These are all good questions. Let me answer the simple ones first:
Controlling the number of recoveries are done by setting
"cluster.routing.allocation.concurrent_recoveries". It defaults to the
number of processors + 1 (though its usually IO intensive, had to come out
with something...). This controls the number of concurrent recoveries
allowed on a specific node. Note, this is a 0.11 setting (to be released in
a day or so).
I am not sure about the clearing the number of work dir. It will increase
the time it takes to recover (as local data will not be reused) and of
course should not be done when using upcoming local gateway in 0.11. I would
say you usually don't want to do it.
Number of shards and number of replicas is a tough one to answer, since it
really depends on the system. Basically, more shards means faster indexing
(assuming you have enough machines to utilize the fact that there are more
shards), and a greater upper limit for the index size. Basically, if you
have a 10 shards index, it can only grow up to 10 machines x disk size for
the index size.
Replicas are there to both improve high availability and search performance.

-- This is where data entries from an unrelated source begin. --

===== config.mk =====
export PLATFORM = sky130hd
export DESIGN_NAME = vss_sequencer
export DESIGN_NICKNAME = d
export VERILOG_FILES = /design/src/design/vss_pkg.sv /design/src/design/vss_sequencer.sv /design/src/design/vss_ramp.sv /design/src/design/vss_limit_adc.sv
export SDC_FILE = /design/constraint.sdc
export NUM_CORES = 1
export LEC_CHECK = 0
export BUFFER_PORTS_ARGS = -buffer_cell sky130_fd_sc_hd__buf_4
export CAP_MARGIN = 20
export CORE_ASPECT_RATIO = 0.8
export CORE_UTILIZATION = 62
export CTS_CLUSTER_DIAMETER = 200
export CTS_CLUSTER_SIZE = 28
export DETAILED_ROUTE_END_ITERATION = 16
export GPL_TIMING_DRIVEN = 0
export HOLD_SLACK_MARGIN = 0.12
export PLACE_DENSITY = 0.92
export SYNTH_ARGS = -nofsm -noshare
export SYNTH_HDL_FRONTEND = slang
export SYNTH_SLANG_ARGS = --single-unit

===== constraint.sdc =====
create_clock -name clk -period 7.41 [get_ports clk]
set_input_delay 0.3705 -clock clk [delete_from_list [all_inputs] [get_ports clk]]
set_output_delay 0.3705 -clock clk [all_outputs]
set_load 0.01 [all_outputs]

===== src/design/vss_pkg.sv =====
// Package: constants and state type for the start-up sequencer
package vss_pkg;
	// ------------------------------------------------------------
	// Widths
	// ------------------------------------------------------------
	localparam int REF_W  = 8;
	localparam int PER_W  = 5;
	localparam int HOLD_W = 16;
	localparam int ADC_W  = 8;
	localparam int REG_AW = 8;
	localparam int REG_DW = 8;

	// ------------------------------------------------------------
	// Timing and reference scale
	// ------------------------------------------------------------
	localparam int CLK_NS        = 100;
	localparam int REF_LSB_UV    = 5000;   // Reference code step, 5 mV
	localparam int BOOT_HIGH_MV  = 1100;
	localparam int SHUTDOWN_MV   = 200;
	localparam int DOWN_RATE_UV  = 3125;   // Microvolts per microsecond
	localparam int SLOW_STEP_NS  = 2000;
	localparam int FAST_STEP_NS  = 500;
	localparam int HOLD_ZERO_US  = 2000;
	localparam int DOWN_STEP_NS  = REF_LSB_UV * 1000 / DOWN_RATE_UV;
	localparam logic [REF_W-1:0] BOOT_HIGH_CODE = REF_W'(BOOT_HIGH_MV * 1000 / REF_LSB_UV);
	localparam logic [REF_W-1:0] SHUTDOWN_CODE  = REF_W'(SHUTDOWN_MV * 1000 / REF_LSB_UV);
	localparam logic [PER_W-1:0] DOWN_CYC = PER_W'((DOWN_STEP_NS + CLK_NS - 1) / CLK_NS);
	localparam logic [PER_W-1:0] SLOW_CYC = PER_W'((SLOW_STEP_NS + CLK_NS - 1) / CLK_NS);
	localparam logic [PER_W-1:0] FAST_CYC = PER_W'((FAST_STEP_NS + CLK_NS - 1) / CLK_NS);
	localparam int unsigned HOLD_ZERO_CYC = HOLD_ZERO_US * 1000 / CLK_NS;

	// ------------------------------------------------------------
	// Limit converter, addresses, phases
	// ------------------------------------------------------------
	localparam int ADC_LEVELS = 255;
	localparam int ADC_LSB_UV = 5000000 / ADC_LEVELS;   // One amp or one degree
	localparam int ADC_CH_N   = 3;
	localparam logic [1:0] ADC_CH_CORE = 2'h0;
	localparam logic [1:0] ADC_CH_GFX  = 2'h1;
	localparam logic [1:0] ADC_CH_TEMP = 2'h2;
	localparam logic [3:0] RAIL_ADDR_A = 4'h0;
	localparam logic [3:0] RAIL_ADDR_B = 4'h1;
	localparam logic [1:0] PHASE_ONE   = 2'h1;
	localparam logic [1:0] PHASE_TWO   = 2'h2;
	localparam logic [1:0] PHASE_THREE = 2'h3;

	// ------------------------------------------------------------
	// Register map and reset values
	// ------------------------------------------------------------
	localparam logic [REG_AW-1:0] REG_CORE_LIM = 8'h00;
	localparam logic [REG_AW-1:0] REG_GFX_LIM  = 8'h01;
	localparam logic [REG_AW-1:0] REG_TEMP_LIM = 8'h02;
	localparam logic [REG_AW-1:0] REG_STATUS   = 8'h03;
	localparam logic [REG_AW-1:0] REG_TARGET   = 8'h04;
	localparam logic [REG_AW-1:0] REG_SLEW     = 8'h05;
	localparam logic [REG_AW-1:0] REG_REF      = 8'h06;
	localparam logic [REG_AW-1:0] REG_CONFIG   = 8'h07;
	localparam logic [REF_W-1:0]  TARGET_RST   = 8'h00;

	// Gray codes along idle, wait, command ramp, ready, ramp-down
	typedef enum logic [2:0] {
		ST_IDLE  = 3'h0,
		ST_WAIT  = 3'h1,
		ST_CMD   = 3'h3,
		ST_READY = 3'h2,
		ST_DOWN  = 3'h6,
		ST_BOOT  = 3'h4
	} vss_state_type;
endpackage : vss_pkg


===== src/design/vss_sequencer.sv =====
// Top: strap capture, limit readout, rail start-up and shutdown, register port
`timescale 1ns/1ps

module vss_sequencer #(
	parameter int unsigned HOLD_CYC = vss_pkg::HOLD_ZERO_CYC
) (
	input  logic                       clk,
	input  logic                       rst,
	input  logic                       ce,
	input  logic                       supplies_good,
	input  logic                       enable,
	input  logic                       boot_voltage_strap_hi,
	input  logic                       boot_voltage_strap_lo,
	input  logic                       address_swap_strap_lo,
	input  logic                       phase2_sense_neg_hi,
	input  logic                       phase3_sense_neg_hi,
	input  logic [2:0]                 fault_evt,
	input  logic                       adc_valid,
	input  logic [vss_pkg::ADC_W-1:0]  adc_code,
	output logic                       adc_start,
	output logic [1:0]                 adc_sel,
	input  logic [vss_pkg::REG_AW-1:0] reg_addr,
	input  logic [vss_pkg::REG_DW-1:0] reg_wdata,
	input  logic                       reg_wr,
	input  logic                       reg_rd,
	output logic [vss_pkg::REG_DW-1:0] reg_rdata,
	input  logic                       rail_ready_in,
	output logic                       rail_ready_out,
	output logic                       rail_ready_oe_n,
	output logic [vss_pkg::REF_W-1:0]  ref_code,
	output logic                       drivers_en,
	output logic                       gfx_bias_en,
	output logic                       svid_ready,
	output logic                       boot_voltage,
	output logic [3:0]                 core_rail_addr,
	output logic [3:0]                 gfx_rail_addr,
	output logic [1:0]                 phase_count
);
	import vss_pkg::*;

	// ------------------------------------------------------------
	// Declarations
	// ------------------------------------------------------------
	vss_state_type     state_q;
	vss_state_type     state_d;
	logic              boot_high_q;
	logic [3:0]        core_addr_q;
	logic [3:0]        gfx_addr_q;
	logic [1:0]        phase_q;
	logic [2:0]        fault_q;
	logic [REF_W-1:0]  tgt_q;
	logic              fast_q;
	logic              pend_q;
	logic [REF_W-1:0]  act_tgt_q;
	logic [PER_W-1:0]  act_per_q;
	logic [HOLD_W-1:0] hold_q;
	logic              ready_q;
	logic              drv_q;
	logic              svid_q;
	logic              bias_q;
	logic [REG_DW-1:0] rdata_q;
	logic              od_q;
	logic [REF_W-1:0]  ref_q;
	logic              adc_done;
	logic [ADC_W-1:0]  lim [ADC_CH_N];
	logic              go;
	logic              stop;
	logic              take;
	logic              at_tgt;

	// ------------------------------------------------------------
	// Submodules
	// ------------------------------------------------------------
	vss_limit_adc u_adc (
		.clk         (clk),
		.rst         (rst),
		.ce          (ce),
		.adc_valid   (adc_valid),
		.adc_code    (adc_code),
		.adc_start_q (adc_start),
		.adc_sel_q   (adc_sel),
		.done_q      (adc_done),
		.lim_q       (lim)
	);

	// Reference is cleared whenever the rail is off
	vss_ramp u_ramp (
		.clk    (clk),
		.rst    (rst),
		.ce     (ce),
		.clr    (state_q == ST_IDLE),
		.target (act_tgt_q),
		.period (act_per_q),
		.ref_q  (ref_q)
	);

	// ------------------------------------------------------------
	// Strap sampling
	// ------------------------------------------------------------
	// Followed only while supplies are not good, frozen from the rise on
	always_ff @(posedge clk or posedge rst)
	begin
		if (rst)
		begin
			boot_high_q <= 1'b0;
			core_addr_q <= RAIL_ADDR_A;
			gfx_addr_q  <= RAIL_ADDR_B;
			phase_q     <= PHASE_THREE;
		end
		else if (ce && !supplies_good)
		begin
			// Between the two thresholds the last decision stands
			if (boot_voltage_strap_hi)
				boot_high_q <= 1'b1;
			else if (boot_voltage_strap_lo)
				boot_high_q <= 1'b0;
			core_addr_q <= address_swap_strap_lo ? RAIL_ADDR_B : RAIL_ADDR_A;
			gfx_addr_q  <= address_swap_strap_lo ? RAIL_ADDR_A : RAIL_ADDR_B;
			if (phase3_sense_neg_hi && phase2_sense_neg_hi)
				phase_q <= PHASE_ONE;
			else if (phase3_sense_neg_hi)
				phase_q <= PHASE_TWO;
			else
				phase_q <= PHASE_THREE;
		end
	end

	// ------------------------------------------------------------
	// Protection latches
	// ------------------------------------------------------------
	// An event in a clearing cycle is kept; enable plays no part
	always_ff @(posedge clk or posedge rst)
	begin
		if (rst)
			fault_q <= '0;
		else if (ce)
			fault_q <= supplies_good ? (fault_q | fault_evt) : fault_evt;
	end

	// ------------------------------------------------------------
	// Command registers
	// ------------------------------------------------------------
	assign go     = supplies_good && enable;
	assign stop   = !enable && state_q != ST_IDLE && state_q != ST_DOWN;
	assign at_tgt = (ref_q == act_tgt_q);
	assign take   = pend_q && ((state_q == ST_WAIT && hold_q == '0)
	                || state_q == ST_CMD || state_q == ST_READY);

	// Target and slew are plain storage
	always_ff @(posedge clk or posedge rst)
	begin
		if (rst)
		begin
			tgt_q  <= TARGET_RST;
			fast_q <= 1'b0;
		end
		else if (ce && reg_wr)
		begin
			if (reg_addr == REG_TARGET)
				tgt_q <= reg_wdata;
			if (reg_addr == REG_SLEW)
				fast_q <= reg_wdata[0];
		end
	end

	// Pending command; only taken once the interface is up, set wins
	always_ff @(posedge clk or posedge rst)
	begin
		if (rst)
			pend_q <= 1'b0;
		else if (ce)
		begin
			if (reg_wr && reg_addr == REG_TARGET && svid_q)
				pend_q <= 1'b1;
			else if (take || !supplies_good)
				pend_q <= 1'b0;
		end
	end

	// ------------------------------------------------------------
	// Sequence
	// ------------------------------------------------------------
	always_comb
	begin
		state_d = state_q;
		case (state_q)
			ST_IDLE:
				if (go)
					state_d = boot_high_q ? ST_BOOT : ST_WAIT;
			ST_BOOT:
				if (at_tgt)
					state_d = ST_READY;
			ST_WAIT:
				if (take)
					state_d = ST_CMD;
			ST_CMD:
				if (!take && at_tgt)
					state_d = ST_READY;
			ST_READY:
				state_d = ST_READY;
			ST_DOWN:
				if (ref_q < SHUTDOWN_CODE)
					state_d = ST_IDLE;
			default:
				state_d = ST_IDLE;
		endcase
		if (stop)
			state_d = ST_DOWN;
		if (!supplies_good)
			state_d = ST_IDLE;
	end

	always_ff @(posedge clk or posedge rst)
	begin
		if (rst)
			state_q <= ST_IDLE;
		else if (ce)
			state_q <= state_d;
	end

	// Ramp target and step period for the stage being entered
	always_ff @(posedge clk or posedge rst)
	begin
		if (rst)
		begin
			act_tgt_q <= '0;
			act_per_q <= SLOW_CYC;
		end
		else if (ce)
		begin
			if (stop)
			begin
				act_tgt_q <= '0;
				act_per_q <= DOWN_CYC;
			end
			else if (state_q == ST_IDLE && go)
			begin
				// Same boot level for both rails
				act_tgt_q <= boot_high_q ? BOOT_HIGH_CODE : '0;
				act_per_q <= SLOW_CYC;
			end
			else if (take)
			begin
				act_tgt_q <= tgt_q;
				act_per_q <= fast_q ? FAST_CYC : SLOW_CYC;
			end
		end
	end

	// Zero-boot hold; loaded on leaving idle, counts down in wait
	always_ff @(posedge clk or posedge rst)
	begin
		if (rst)
			hold_q <= '0;
		else if (ce)
		begin
			if (state_q == ST_IDLE)
				hold_q <= HOLD_W'(HOLD_CYC);
			else if (state_q == ST_WAIT && hold_q != '0)
				hold_q <= hold_q - 1'b1;
		end
	end

	// ------------------------------------------------------------
	// Status outputs
	// ------------------------------------------------------------
	// Registered next state, so loss of supplies or enable drops ready next edge
	always_ff @(posedge clk or posedge rst)
	begin
		if (rst)
		begin
			ready_q <= 1'b0;
			drv_q   <= 1'b0;
			svid_q  <= 1'b0;
			od_q    <= 1'b0;
		end
		else if (ce)
		begin
			ready_q <= (state_d == ST_READY);
			drv_q   <= (state_d != ST_IDLE);
			svid_q  <= (state_d != ST_IDLE);
			od_q    <= 1'b0;
		end
	end

	// Bias on the graphics limit pin follows the finished conversion
	always_ff @(posedge clk or posedge rst)
	begin
		if (rst)
			bias_q <= 1'b0;
		else if (ce)
			bias_q <= adc_done;
	end

	// ------------------------------------------------------------
	// Register read port
	// ------------------------------------------------------------
	// Limits are only reported; nothing compares them with load or heat
	always_ff @(posedge clk or posedge rst)
	begin
		if (rst)
			rdata_q <= '0;
		else if (ce)
		begin
			rdata_q <= '0;
			if (reg_rd)
			begin
				case (reg_addr)
					REG_CORE_LIM: rdata_q <= lim[ADC_CH_CORE];
					REG_GFX_LIM:  rdata_q <= lim[ADC_CH_GFX];
					REG_TEMP_LIM: rdata_q <= lim[ADC_CH_TEMP];
					REG_STATUS:   rdata_q <= {2'h0, svid_q, rail_ready_in,
					                          adc_done, fault_q};
					REG_TARGET:   rdata_q <= tgt_q;
					REG_SLEW:     rdata_q <= {7'h00, fast_q};
					REG_REF:      rdata_q <= ref_q;
					REG_CONFIG:   rdata_q <= {4'h0, phase_q,
					                          core_addr_q == RAIL_ADDR_B, boot_high_q};
					default:      rdata_q <= '0;
				endcase
			end
		end
	end

	// Open drain: enable low pulls the line down while not ready
	assign rail_ready_out  = od_q;
	assign rail_ready_oe_n = ready_q;
	assign reg_rdata       = rdata_q;
	assign ref_code        = ref_q;
	assign drivers_en      = drv_q;
	assign gfx_bias_en     = bias_q;
	assign svid_ready      = svid_q;
	assign boot_voltage    = boot_high_q;
	assign core_rail_addr  = core_addr_q;
	assign gfx_rail_addr   = gfx_addr_q;
	assign phase_count     = phase_q;
endmodule : vss_sequencer


===== src/design/vss_ramp.sv =====
// Reference ramp: steps the reference code one LSB per period toward target
`timescale 1ns/1ps

module vss_ramp (
	input  logic                      clk,
	input  logic                      rst,
	input  logic                      ce,
	input  logic                      clr,
	input  logic [vss_pkg::REF_W-1:0] target,
	input  logic [vss_pkg::PER_W-1:0] period,
	output logic [vss_pkg::REF_W-1:0] ref_q
);
	import vss_pkg::*;

	logic [PER_W-1:0] cnt_q;

	// Period counter, idle while at target so a new target starts a full period
	always_ff @(posedge clk or posedge rst)
	begin
		if (rst)
			cnt_q <= '0;
		else if (ce)
		begin
			if (clr || ref_q == target || cnt_q >= period - 1'b1)
				cnt_q <= '0;
			else
				cnt_q <= cnt_q + 1'b1;
		end
	end

	// One code step per elapsed period, in the direction of the target
	always_ff @(posedge clk or posedge rst)
	begin
		if (rst)
			ref_q <= '0;
		else if (ce)
		begin
			if (clr)
				ref_q <= '0;
			else if (ref_q != target && cnt_q >= period - 1'b1)
				ref_q <= (ref_q < target) ? ref_q + 1'b1 : ref_q - 1'b1;
		end
	end
endmodule : vss_ramp


===== src/design/vss_limit_adc.sv =====
// One-shot sequencer for the three limit pin conversions
`timescale 1ns/1ps

module vss_limit_adc (
	input  logic                      clk,
	input  logic                      rst,
	input  logic                      ce,
	input  logic                      adc_valid,
	input  logic [vss_pkg::ADC_W-1:0] adc_code,
	output logic                      adc_start_q,
	output logic [1:0]                adc_sel_q,
	output logic                      done_q,
	output logic [vss_pkg::ADC_W-1:0] lim_q [vss_pkg::ADC_CH_N]
);
	import vss_pkg::*;

	logic busy_q;

	// Walk the channels once; done never clears, so the pins are not reread
	always_ff @(posedge clk or posedge rst)
	begin
		if (rst)
		begin
			adc_start_q <= 1'b0;
			busy_q      <= 1'b0;
			adc_sel_q   <= ADC_CH_CORE;
			done_q      <= 1'b0;
		end
		else if (ce)
		begin
			adc_start_q <= !done_q && !busy_q;
			if (!done_q && !busy_q)
				busy_q <= 1'b1;
			else if (busy_q && adc_valid)
			begin
				busy_q    <= 1'b0;
				done_q    <= (adc_sel_q == ADC_CH_TEMP);
				adc_sel_q <= adc_sel_q + 2'h1;
			end
		end
	end

	// Each code is a plain count of amps or degrees
	for (genvar g = 0; g < ADC_CH_N; g++)
	begin : g_lim
		always_ff @(posedge clk or posedge rst)
		begin
			if (rst)
				lim_q[g] <= '0;
			else if (ce && busy_q && adc_valid && adc_sel_q == 2'(g))
				lim_q[g] <= adc_code;
		end
	end
endmodule : vss_limit_adc


==> flow_summary.json <==
{
  "synth.largest_area_cell": "dfrtp_1",
  "hold_class": "in -> reg",
  "grt_pass1_wl_microns": 22120,
  "ys.flop_type": "dfrtp_1",
  "fin_crit_ps": 3549,
  "grt_pass1_vias": 4437,
  "crit_type": "reg -> reg",
  "fp.dieH_microns": 85.32,
  "vdd_ir_drop_max_mv": 0.2175,
  "dr.pass1.iters": 8,
  "clkSlewWorstSetupHoldPaths_ps": 110,
  "grt_overflow": 0,
  "drv_slew": 0,
  "ys_types": 59,
  "slowest_delay_ps": 500,
  "die_width_microns": 106.2,
  "place_inst": 704,
  "grt_usage_pct": 31.86,
  "drive_gt1_share_pct": 25.29,
  "crit_buf_inv": 0,
  "synth.top_cell.area_share_pct": 44.65,
  "power.net_switching_mw": 0.6226,
  "cp.required_ps": 7680,
  "core_sq_um": 8446,
  "ctsHtreeMaxLevel": 3,
  "synthCells": 520,
  "seqCellArea_sq_um": 2534,
  "power_frac_seq_pct": 39.5,
  "cts_buffers": 9,
  "finClkSkew_ps": 17.29,
  "synth-compound-area-share_pct": 15.60,
  "setup_viol": 0,
  "drt_wl_total_microns": 13660,
  "synth-simple-area-share_pct": 14.65,
  "avgSynthCellArea_sq_um": 10.35,
  "dp_slack_ps": 3915,
  "synth-edff-count": 0,
  "worstPathArrival_ps": 3820,
  "cts_tree": "done",
  "synth_xor_xnor_area_share_pct": 3.093,
  "max_freq_mhz": 281.8,
  "power.internal_mw": 0.9962,
  "rows": 30,
  "crit_path_max_fanout": 7,
  "power_leakage_nw": 3.028,
  "path_delay_family": "compound AO/OA/AOI/OAI gates",
  "cp-end-kind": "register",
  "fp.dieArea_sq_um": 9057,
  "drt_iter0_drc": 512,
  "p_per_area_nw_per_um2": 257.1,
  "antenna_found_initial": 0,
  "max_cap_violations": 0,
  "setup_tns_ps": 0,
  "critical-path-slowest-cell": "dfrtp_1",
  "clockBufferDepth": 2,
  "fin_hold_ws_ps": 142.9,
  "via_per_inst": 6.359,
  "fin_area_sq_um": 6297,
  "cts_root_buf": "clkbuf_8",
  "netlist_area_sq_um": 5380,
  "nets": 672,
  "cts.sinks": 101,
  "final.setup.worst_slack_ps": 3861,
  "placed_cell_area_sq_um": 6061,
  "rsz0062_at_grt": "no",
  "synth-async-reset-ratio_pct": 100.0,
  "worstMarginPinSlew_ps": 826.0,
  "syn_to_final_growth_pct": 17.05,
  "floorplan.initialDensity_pct": 63.70,
  "instances_no_fill": 721,
  "synth_top_family_by_area": "compound AO/OA/AOI/OAI gates",
  "ys_warn_count": 0,
  "muxShareOfSynthArea_pct": 8.116,
  "clock_latency_ps": 380,
  "multiInputGateArea_sq_um": 2603,
  "numPortBuffers": 65,
  "grt_max_degree": 77,
  "pwr-share-clk_pct": 24.1,
  "swShare_pct": 38.46,
  "via_count": 4585,
  "ys_seq_area_share_pct": 47.09,
  "power_mw": 1.619,
  "routedWlPerCell_microns": 18.95,
  "synth_fa_ha_area_share_pct": 6.419,
  "max_slew_margin_pct": 44.68,
  "synth_seq_cells": 101,
  "cp_cell_sequence": "ha_1 > nor2b_1 > o211ai_1 > a21oi_1 > or3_1 > ha_1 > nor2b_1 > o21ai_0 > a21boi_0 > o21a_1 > or3_1 > a32o_1",
  "startpoint_type": "register",
  "io-pin-count": 76,
  "fin_crit_sh_pct": 47.89,
  "place_hpwl_microns": 9742,
  "synthTopCellsByArea": "dfrtp_1, mux2_2, ha_1",
  "status": "finished, final reports clean",
  "final_util_pct": 74.56,
  "fillers": 554,
  "finalHoldViolations": 0,
  "drcViolationCount": 0,
  "n_antenna_cell": 0,
  "pwr-share-comb_pct": 36.5,
  "gp_congestion": 0.9384,
  "detail-route-antenna-nets": 0
}
[final timing paths]
path	startpoint	endpoint	slack, ps	depth (start not counted)
hold reg to reg	reg_rdata[0]$_DFFE_PP0P_	reg_rdata[0]$_DFFE_PP0P_	500	1
setup / recovery	u_ramp.ref_q[1]$_DFFE_PP0P_	u_ramp.ref_q[6]$_DFFE_PP0P_	3860	12
max in group asynchronous	rst	phase_count[0]$_DFFE_PP1P_	6190	4
setup reg to reg	u_ramp.ref_q[1]$_DFFE_PP0P_	u_ramp.ref_q[6]$_DFFE_PP0P_	3860	12
hold / removal	phase2_sense_neg_hi	phase_count[1]$_DFFE_PP1P_	140	2
min in group asynchronous	rst	tgt_q[6]$_DFFE_PP0P_	520	3
[synthesized netlist by cell type, types with 3 or more instances]
master,instances
nand3_1,18
dfstp_2,5
o31ai_1,7
a222oi_1,9
a21oi_1,25
mux2_2,37
inv_1,31
a31oi_1,6
or3_1,4
a22o_1,8
o211ai_1,7
nor2_1,36
nand4_1,9
and3_1,6
xnor2_1,4
buf_4,9
a32o_1,3
dfrtp_1,96
xor2_1,15
ha_1,26
clkbuf_1,9
o21ai_0,24
nor3_1,6
nand2b_1,5
a21o_1,8
nor2b_1,4
a22oi_1,4
buf_2,5
nand2_1,49
[sequential cells by signal, indices dropped and copies added (netlist names), 2 cells and up]
register and flops:
u_adc.lim_q 24, hold_q 16, act_tgt_q 8, reg_rdata 8
tgt_q 8, u_ramp.ref_q 8, u_ramp.cnt_q 5, act_per_q 3
fault_q 3, state_q 3, phase_count 2, u_adc.adc_sel_q 2
[cells by family after synthesis]
logic type / after synthesis
simple gates: 154
fa+ha+maj: 27
mux: 39
flops: 101
compound gates: 121
buf+inv: 58
xor+xnor: 19
other cells: 1
[repair_timing]
action | in CTS | in global routing
setup buffers | 0 | 0
hold endpoints to repair | 25 | 0
hold buffers | 1 | 0
gates resized for setup | 0 | 0
[placed cells by master (no fill, tap or decap), types with 7 or more instances in the layout]
| master | synthesis | layout |
|---|---|---|
| o211ai_1 | 7 | 7 |
| nand3_1 | 18 | 18 |
| nor2_1 | 36 | 36 |
| a21oi_1 | 25 | 25 |
| o31ai_1 | 7 | 7 |
| a22o_1 | 8 | 8 |
| xor2_1 | 15 | 15 |
| mux2_2 | 37 | 37 |
| clkbuf_1 | 9 | 9 |
| nand4_1 | 9 | 9 |
| clkbuf_8 | 0 | 9 |
| nand2_1 | 49 | 49 |
| conb_1 | 1 | 7 |
| ha_1 | 26 | 26 |
| inv_1 | 31 | 30 |
| dfrtp_1 | 96 | 96 |
| buf_4 | 9 | 74 |
| a222oi_1 | 9 | 9 |
| a21o_1 | 8 | 8 |
| o21ai_0 | 24 | 24 |
[routing by layer]
layer	GRT usage, %	vias to the layer above	wire (microns)
li1	-	2038	-
met3	7.527	59	1400
met5	0	-	0
met2	51.00	308	6265
met1	41.99	2180	5466
met4	13.26	0	528
[power by group through the flow]
stage               Combinational [mW]  Sequential, mW  Clock, mW
detailed placement               0.570           0.648          0
global route                     0.656           0.643      0.410
global placement                 0.527           0.645          0
finish                           0.590           0.639      0.390
CTS                              0.581           0.637      0.390
floorplan                        0.417           0.639          0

Its easy not to worry about them that much as there is an API to increase /
decrease it on the fly.
Back to the number of shards setting. I would like to explain why one can't
change it. The cost of doing some sort of "repartitioning" of the data in an
index is very high. If just the recover can be taxing (though it should be
fast, compressed, and in 0.11 even faster), imagine how taxing it can be to
have to reindex part of the data to create a new partitioning scheme
(increase the number of shards). As well as potentially create a long pause
where the index is useless.
For this reason, I went with fixed number of shards, but tried to solve it
in a different manner. You can always create more indices. And to complete
the picture, you can always search on more than one index.

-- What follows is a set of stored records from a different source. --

### config.mk
export PLATFORM = sky130hd
export DESIGN_NAME = lsb_alu
export DESIGN_NICKNAME = d
export VERILOG_FILES = /design/src/verilog/lsb_alu.v
export VERILOG_INCLUDE_DIRS = /design/src /design/src/verilog
export SDC_FILE = /design/constraint.sdc
export NUM_CORES = 1
export LEC_CHECK = 0
export BUFFER_PORTS_ARGS = -buffer_cell sky130_fd_sc_hd__buf_2
export CORE_MARGIN = 8
export CORE_UTILIZATION = 45
export DETAILED_ROUTE_END_ITERATION = 7
export GPL_ROUTABILITY_DRIVEN = 0
export MAX_ROUTING_LAYER = met4
export PLACE_DENSITY = 0.73
export SYNTH_ARGS = -nofsm -noshare
export SYNTH_HDL_FRONTEND = slang
export SYNTH_SLANG_ARGS = --single-unit
### constraint.sdc
create_clock -name ref_clk -period 5.16 [get_ports ref_clk]
set_input_delay 1.032 -clock ref_clk [delete_from_list [all_inputs] [get_ports ref_clk]]
set_output_delay 1.032 -clock ref_clk [all_outputs]
set_load 0.05 [all_outputs]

So, how to set the number of shards? I would say first run a test that
loads, lets say, 10% of the expected data size. You can get a feeling for
the index size required (there is an API for that, the indices status). From
that you can extrapolate both what you need now, and what you will need when
you grow xN times.
It gets a bit more interesting for really unbounded systems, like indexing
log files. For that, you can create an index per week of logs. Each start of
a week, you start a new index and index data into it. This gives you full
scale out model and you can always search on a month by simply searching on
the last 4 weeks (for example).
This allows you also flexibility, for example, the last week can be really
hot when it comes to searching on, so it can have more replicas. Older weeks
can have less replicas as they will be searched on less. Another nice aspect
of this design is the fact that deleted old "weeks" is a snap, its just a
matter of deleting that index and not deleting all the log entries
associated with that week within a single index.

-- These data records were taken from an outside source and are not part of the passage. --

<file path="config.mk">
export PLATFORM = sky130hd
export DESIGN_NAME = rivl_init_loader
export DESIGN_NICKNAME = d
export VERILOG_FILES = /design/src/rtl/rivl_pkg.sv /design/src/rtl/rivl_init_loader.sv /design/src/rtl/rivl_sync.sv
export SDC_FILE = /design/constraint.sdc
export NUM_CORES = 1
export LEC_CHECK = 0
export BUFFER_PORTS_ARGS = -buffer_cell sky130_fd_sc_hd__buf_2
export CORE_AREA = 2 2 220 222
export CTS_BUF_LIST = sky130_fd_sc_hd__clkbuf_8
export CTS_CLUSTER_DIAMETER = 80
export CTS_CLUSTER_SIZE = 8
export DETAILED_ROUTE_END_ITERATION = 16
export DIE_AREA = 0 0 222 224
export SLEW_MARGIN = 5
export SYNTH_ARGS = -nofsm -noshare
export SYNTH_HDL_FRONTEND = slang
export SYNTH_HIERARCHICAL = 1
export SYNTH_SLANG_ARGS = --single-unit
</file>
<file path="constraint.sdc">
create_clock -name clk_sys -period 2.7 [get_ports clk_sys]
set_clock_uncertainty 0.05 [all_clocks]
set_input_delay 0.135 -clock clk_sys [delete_from_list [all_inputs] [get_ports clk_sys]]
set_output_delay 0.135 -clock clk_sys [all_outputs]
set_load 0.01 [all_outputs]
</file>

On Tue, Sep 28, 2010 at 7:55 AM, Paul Smith firstname.lastname@example.org wrote:
We are mitigating this by throttling
shard recovery to one at a time and clearing the work directory on a node
on start up, to ensure a slow recovery.
ooh, it's little tidbits like this that are really useful. How do you do
the shard recovery one at a time though..? I'm presuming you mean by
clearing out the work directory, you're for all intents and purposes telling
ES that this is a 'brand new fresh' node, and not trying to do
any reconciliation with the on disk shard info with the replicas being
That is, to rephrase, instead of trying to recover a dead node, basically
'putting a bullet in it' and treating it like a fresh node?